Starting at the line that has "211 | 264 |" and stopping after the line that has "global route: 0.01 / head[26] / 3 / flip-flop", reproduce the listing below exactly; omit everything else.

:::::

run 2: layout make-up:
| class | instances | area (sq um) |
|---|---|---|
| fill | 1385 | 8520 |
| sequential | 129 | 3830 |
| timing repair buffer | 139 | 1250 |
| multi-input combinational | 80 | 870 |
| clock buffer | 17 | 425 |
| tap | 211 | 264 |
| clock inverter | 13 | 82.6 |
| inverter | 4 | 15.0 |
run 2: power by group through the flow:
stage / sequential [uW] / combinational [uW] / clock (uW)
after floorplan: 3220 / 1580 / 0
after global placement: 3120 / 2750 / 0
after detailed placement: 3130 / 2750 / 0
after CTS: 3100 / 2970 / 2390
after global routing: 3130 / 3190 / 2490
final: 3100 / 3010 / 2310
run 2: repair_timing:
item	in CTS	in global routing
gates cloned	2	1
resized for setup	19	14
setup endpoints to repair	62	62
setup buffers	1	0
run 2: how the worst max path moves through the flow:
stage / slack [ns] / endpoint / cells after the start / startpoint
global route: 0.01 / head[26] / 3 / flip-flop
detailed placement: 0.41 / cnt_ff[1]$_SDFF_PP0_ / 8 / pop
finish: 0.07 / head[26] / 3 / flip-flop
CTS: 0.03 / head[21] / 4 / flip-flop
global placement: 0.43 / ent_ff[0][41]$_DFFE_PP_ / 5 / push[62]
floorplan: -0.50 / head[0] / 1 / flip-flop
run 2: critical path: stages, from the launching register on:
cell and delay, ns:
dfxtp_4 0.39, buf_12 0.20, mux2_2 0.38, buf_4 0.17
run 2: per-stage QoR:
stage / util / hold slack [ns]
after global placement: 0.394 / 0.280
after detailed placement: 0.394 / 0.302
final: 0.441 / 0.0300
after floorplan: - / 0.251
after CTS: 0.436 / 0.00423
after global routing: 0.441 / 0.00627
<file path="src/rtl/core/awss_pkg.sv">
// awss_pkg: shared types and codes for the active worker skip scheduler
// no dependencies; used by every file in rtl/core
package awss_pkg;

  localparam int unsigned ActionW = 2;
  localparam int unsigned SlotW   = 5;
  localparam int unsigned VoiceW  = 4;
  localparam int unsigned SampleW = 16;
  localparam int unsigned LenW    = 6;

  localparam logic [ActionW-1:0] ACT_LOAD      = 2'd0;
  localparam logic [ActionW-1:0] ACT_VOICE_ON  = 2'd1;
  localparam logic [ActionW-1:0] ACT_VOICE_OFF = 2'd2;
  localparam logic [ActionW-1:0] ACT_RENDER    = 2'd3;

  typedef struct packed {
    logic [ActionW-1:0] action;
    logic [SlotW-1:0]   slot_index;
    logic               slot_unassigned;
    logic [VoiceW-1:0]  slot_voice;
    logic               slot_is_final;
    logic [VoiceW-1:0]  voice_number;
    logic [SampleW-1:0] sample_count;
  } awss_item_t;

  typedef struct packed {
    logic [SlotW-1:0]   worker_index;
    logic [SampleW-1:0] samples;
    logic               last_of_run;
  } awss_result_t;

  typedef struct packed {
    logic              free;
    logic [VoiceW-1:0] owner;
  } awss_slot_t;

endpackage

</file>
<file path="src/rtl/core/awss_slot_ram.sv">
// awss_slot_ram: slot assignment memory, one write and one registered read port
// depends on awss_pkg for the slot word type
module awss_slot_ram #(
  parameter int unsigned Depth = 32,
  parameter int unsigned AddrW = 5
) (
  input  logic                clk_i,
  input  logic                we_i,
  input  logic [AddrW-1:0]    waddr_i,
  input  awss_pkg::awss_slot_t wdata_i,
  input  logic [AddrW-1:0]    raddr_i,
  output awss_pkg::awss_slot_t rdata_o
);

  awss_pkg::awss_slot_t mem_q [Depth];
  awss_pkg::awss_slot_t rdata_q;

  always_ff @(posedge clk_i) begin
    if (we_i) begin
      mem_q[waddr_i] <= wdata_i;
    end
    rdata_q <= mem_q[raddr_i];
  end

  assign rdata_o = rdata_q;

endmodule

</file>
<file path="src/rtl/core/awss_skip_ram.sv">
// awss_skip_ram: skip distance memory with per-entry valid bits, registered read
// invalid entries read as one; depends on awss_pkg for widths
module awss_skip_ram #(
  parameter int unsigned Depth = 32,
  parameter int unsigned AddrW = 5
) (
  input  logic                      clk_i,
  input  logic                      rst_ni,
  input  logic                      clear_i,
  input  logic                      we_i,
  input  logic [AddrW-1:0]          waddr_i,
  input  logic [awss_pkg::LenW-1:0] wdata_i,
  input  logic [AddrW-1:0]          raddr_i,
  output logic [awss_pkg::LenW-1:0] rdata_o
);

  logic [awss_pkg::LenW-1:0] mem_q [Depth];
  logic [Depth-1:0]          valid_q;
  logic [awss_pkg::LenW-1:0] rdata_q;
  logic                      rvalid_q;

  always_ff @(posedge clk_i or negedge rst_ni) begin
    if (!rst_ni) begin
      valid_q <= '0;
    end else if (clear_i) begin
      valid_q <= '0;
    end else if (we_i) begin
      valid_q[waddr_i] <= 1'b1;
    end
  end

  always_ff @(posedge clk_i) begin
    if (we_i) begin
      mem_q[waddr_i] <= wdata_i;
    end
    rdata_q  <= mem_q[raddr_i];
    rvalid_q <= valid_q[raddr_i];
  end

  assign rdata_o = rvalid_q ? rdata_q : awss_pkg::LenW'(1);

endmodule

</file>
<file path="src/rtl/core/active_worker_skip_scheduler_top.sv">
// Load and voice items are taken in the idle state and busy stays low. A render item keeps
// busy high while a sequencer rebuilds a stale skip table, a read and a write state for
// each slot from the last one down to slot one, plus a read and a write state for the
// start slot, and then walks the table: a check state, then for each emitted worker one
// skip memory read and one add on the shared adder. The last result of a walk shows in
// the first cycle in which busy is low again. Each result is shown for exactly one cycle
// on res_o with res_valid_o high; the receiver cannot stall and must take it.
//
// active_worker_skip_scheduler_top: sequencer, voice bits and shared adder
// depends on awss_pkg, awss_slot_ram, awss_skip_ram
module active_worker_skip_scheduler_top #(
  parameter int unsigned SLOT_COUNT  = 32,
  parameter int unsigned VOICE_COUNT = 16
) (
  input  logic                   clk_i,
  input  logic                   rst_ni,
  input  logic                   start,
  output logic                   busy,
  input  awss_pkg::awss_item_t   item_i,
  output logic                   res_valid_o,
  output awss_pkg::awss_result_t res_o
);

  localparam int unsigned SidxW = (SLOT_COUNT > 1) ? $clog2(SLOT_COUNT) : 1;
  localparam int unsigned VidxW = (VOICE_COUNT > 1) ? $clog2(VOICE_COUNT) : 1;
  localparam int unsigned LenW  = awss_pkg::LenW;

  localparam logic [2:0] S_IDLE    = 3'd0;
  localparam logic [2:0] S_RB_RD   = 3'd1;
  localparam logic [2:0] S_RB_WR   = 3'd2;
  localparam logic [2:0] S_ST_RD   = 3'd3;
  localparam logic [2:0] S_ST_WR   = 3'd4;
  localparam logic [2:0] S_WK_CHK  = 3'd5;
  localparam logic [2:0] S_WK_RD   = 3'd6;
  localparam logic [2:0] S_WK_EMIT = 3'd7;

  logic [2:0]                    state_q, state_d;
  logic [LenW-1:0]               len_q, len_d;
  logic [LenW-1:0]               start_slot_q, start_slot_d;
  logic [LenW-1:0]               cnt_q, cnt_d;
  logic [LenW-1:0]               carry_q, carry_d;
  logic                          armed_q, armed_d;
  logic                          stale_q, stale_d;
  logic [VOICE_COUNT-1:0]        voice_q, voice_d;
  logic [awss_pkg::SampleW-1:0]  samples_q, samples_d;
  logic                          out_valid_q, out_valid_d;
  awss_pkg::awss_result_t        out_q, out_d;

  logic                          accept;
  logic                          slot_ok;
  logic                          voice_ok;
  logic                          slot_we;
  awss_pkg::awss_slot_t          slot_wdata;
  awss_pkg::awss_slot_t          slot_rdata;
  logic                          skip_clear;
  logic                          skip_we;
  logic [LenW-1:0]               skip_wdata;
  logic [LenW-1:0]               skip_rdata;
  logic [LenW-1:0]               cnt_dec;
  logic                          runs;
  logic                          owner_ok;
  logic [LenW-1:0]               add_a, add_b, add_sum;

  assign busy   = (state_q != S_IDLE);
  assign accept = start && !busy;

  assign slot_ok  = (32'(item_i.slot_index) < SLOT_COUNT);
  assign voice_ok = (32'(item_i.voice_number) < VOICE_COUNT);
  assign owner_ok = (32'(slot_rdata.owner) < VOICE_COUNT);
  assign runs     = slot_rdata.free ||
                    (owner_ok && voice_q[VidxW'(slot_rdata.owner)]);

  // shared adder: skip + 1 while rebuilding, index + step while walking
  assign add_a   = (state_q == S_WK_EMIT) ? cnt_q : carry_q;
  assign add_b   = (state_q == S_WK_EMIT) ? skip_rdata : LenW'(1);
  assign add_sum = add_a + add_b;
  assign cnt_dec = cnt_q - LenW'(1);

  assign slot_we         = accept && (item_i.action == awss_pkg::ACT_LOAD) && slot_ok;
  assign slot_wdata.free  = item_i.slot_unassigned;
  assign slot_wdata.owner = item_i.slot_voice;
  assign skip_clear      = slot_we && item_i.slot_is_final;
  assign skip_we         = (state_q == S_RB_WR);
  assign skip_wdata      = runs ? LenW'(1) : add_sum;

  awss_slot_ram #(
    .Depth (SLOT_COUNT),
    .AddrW (SidxW)
  ) u_slot_ram (
    .clk_i   (clk_i),
    .we_i    (slot_we),
    .waddr_i (SidxW'(item_i.slot_index)),
    .wdata_i (slot_wdata),
    .raddr_i (SidxW'(cnt_q)),
    .rdata_o (slot_rdata)
  );

  awss_skip_ram #(
    .Depth (SLOT_COUNT),
    .AddrW (SidxW)
  ) u_skip_ram (
    .clk_i   (clk_i),
    .rst_ni  (rst_ni),
    .clear_i (skip_clear),
    .we_i    (skip_we),
    .waddr_i (SidxW'(cnt_dec)),
    .wdata_i (skip_wdata),
    .raddr_i (SidxW'(cnt_q)),
    .rdata_o (skip_rdata)
  );

  always_comb begin
    state_d      = state_q;
    len_d        = len_q;
    start_slot_d = start_slot_q;
    cnt_d        = cnt_q;
    carry_d      = carry_q;
    armed_d      = armed_q;
    stale_d      = stale_q;
    voice_d      = voice_q;
    samples_d    = samples_q;
    out_valid_d  = 1'b0;
    out_d        = out_q;
    case (state_q)
      S_IDLE: begin
        if (accept) begin
          case (item_i.action)
            awss_pkg::ACT_LOAD: begin
              if (slot_ok && item_i.slot_is_final) begin
                len_d   = LenW'(item_i.slot_index) + LenW'(1);
                armed_d = 1'b1;
                stale_d = 1'b1;
              end
            end
            awss_pkg::ACT_VOICE_ON, awss_pkg::ACT_VOICE_OFF: begin
              if (voice_ok) begin
                voice_d[VidxW'(item_i.voice_number)] =
                  (item_i.action == awss_pkg::ACT_VOICE_ON);
                if (armed_q) begin
                  stale_d = 1'b1;
                end
              end
            end
            default: begin
              samples_d = item_i.sample_count;
              stale_d   = 1'b0;
              if (stale_q && (len_q != '0)) begin
                cnt_d   = len_q - LenW'(1);
                carry_d = LenW'(1);
                state_d = (len_q == LenW'(1)) ? S_ST_RD : S_RB_RD;
              end else if (armed_q) begin
                cnt_d   = start_slot_q;
                state_d = S_WK_CHK;
              end
            end
          endcase
        end
      end
      S_RB_RD: begin
        state_d = S_RB_WR;
      end
      S_RB_WR: begin
        carry_d = skip_wdata;
        cnt_d   = cnt_dec;
        state_d = (cnt_dec == '0) ? S_ST_RD : S_RB_RD;
      end
      S_ST_RD: begin
        state_d = S_ST_WR;
      end
      S_ST_WR: begin
        start_slot_d = runs ? '0 : carry_q;
        cnt_d        = runs ? '0 : carry_q;
        state_d      = armed_q ? S_WK_CHK : S_IDLE;
      end
      S_WK_CHK: begin
        state_d = (cnt_q < len_q) ? S_WK_RD : S_IDLE;
      end
      S_WK_RD: begin
        state_d = S_WK_EMIT;
      end
      S_WK_EMIT: begin
        out_valid_d        = 1'b1;
        out_d.worker_index = cnt_q[awss_pkg::SlotW-1:0];
        out_d.samples      = samples_q;
        out_d.last_of_run  = (add_sum >= len_q);
        cnt_d              = add_sum;
        state_d            = (add_sum >= len_q) ? S_IDLE : S_WK_RD;
      end
      default: begin
        state_d = S_IDLE;
      end
    endcase
  end

  always_ff @(posedge clk_i or negedge rst_ni) begin
    if (!rst_ni) begin
      state_q      <= S_IDLE;
      len_q        <= '0;
      start_slot_q <= '0;
      cnt_q        <= '0;
      carry_q      <= LenW'(1);
      armed_q      <= 1'b0;
      stale_q      <= 1'b0;
      voice_q      <= '0;
      out_valid_q  <= 1'b0;
    end else begin
      state_q      <= state_d;
      len_q        <= len_d;
      start_slot_q <= start_slot_d;
      cnt_q        <= cnt_d;
      carry_q      <= carry_d;
      armed_q      <= armed_d;
      stale_q      <= stale_d;
      voice_q      <= voice_d;
      out_valid_q  <= out_valid_d;
    end
  end

  always_ff @(posedge clk_i) begin
    samples_q <= samples_d;
    out_q     <= out_d;
  end

  assign res_valid_o = out_valid_q;
  assign res_o       = out_q;

endmodule
</file>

:::::

▸ **EXERCISE ANSWER**
| tap | 211 | 264 |
| clock inverter | 13 | 82.6 |
| inverter | 4 | 15.0 |
run 2: power by group through the flow:
stage / sequential [uW] / combinational [uW] / clock (uW)
after floorplan: 3220 / 1580 / 0
after global placement: 3120 / 2750 / 0
after detailed placement: 3130 / 2750 / 0
after CTS: 3100 / 2970 / 2390
after global routing: 3130 / 3190 / 2490
final: 3100 / 3010 / 2310
run 2: repair_timing:
item	in CTS	in global routing
gates cloned	2	1
resized for setup	19	14
setup endpoints to repair	62	62
setup buffers	1	0
run 2: how the worst max path moves through the flow:
stage / slack [ns] / endpoint / cells after the start / startpoint
global route: 0.01 / head[26] / 3 / flip-flop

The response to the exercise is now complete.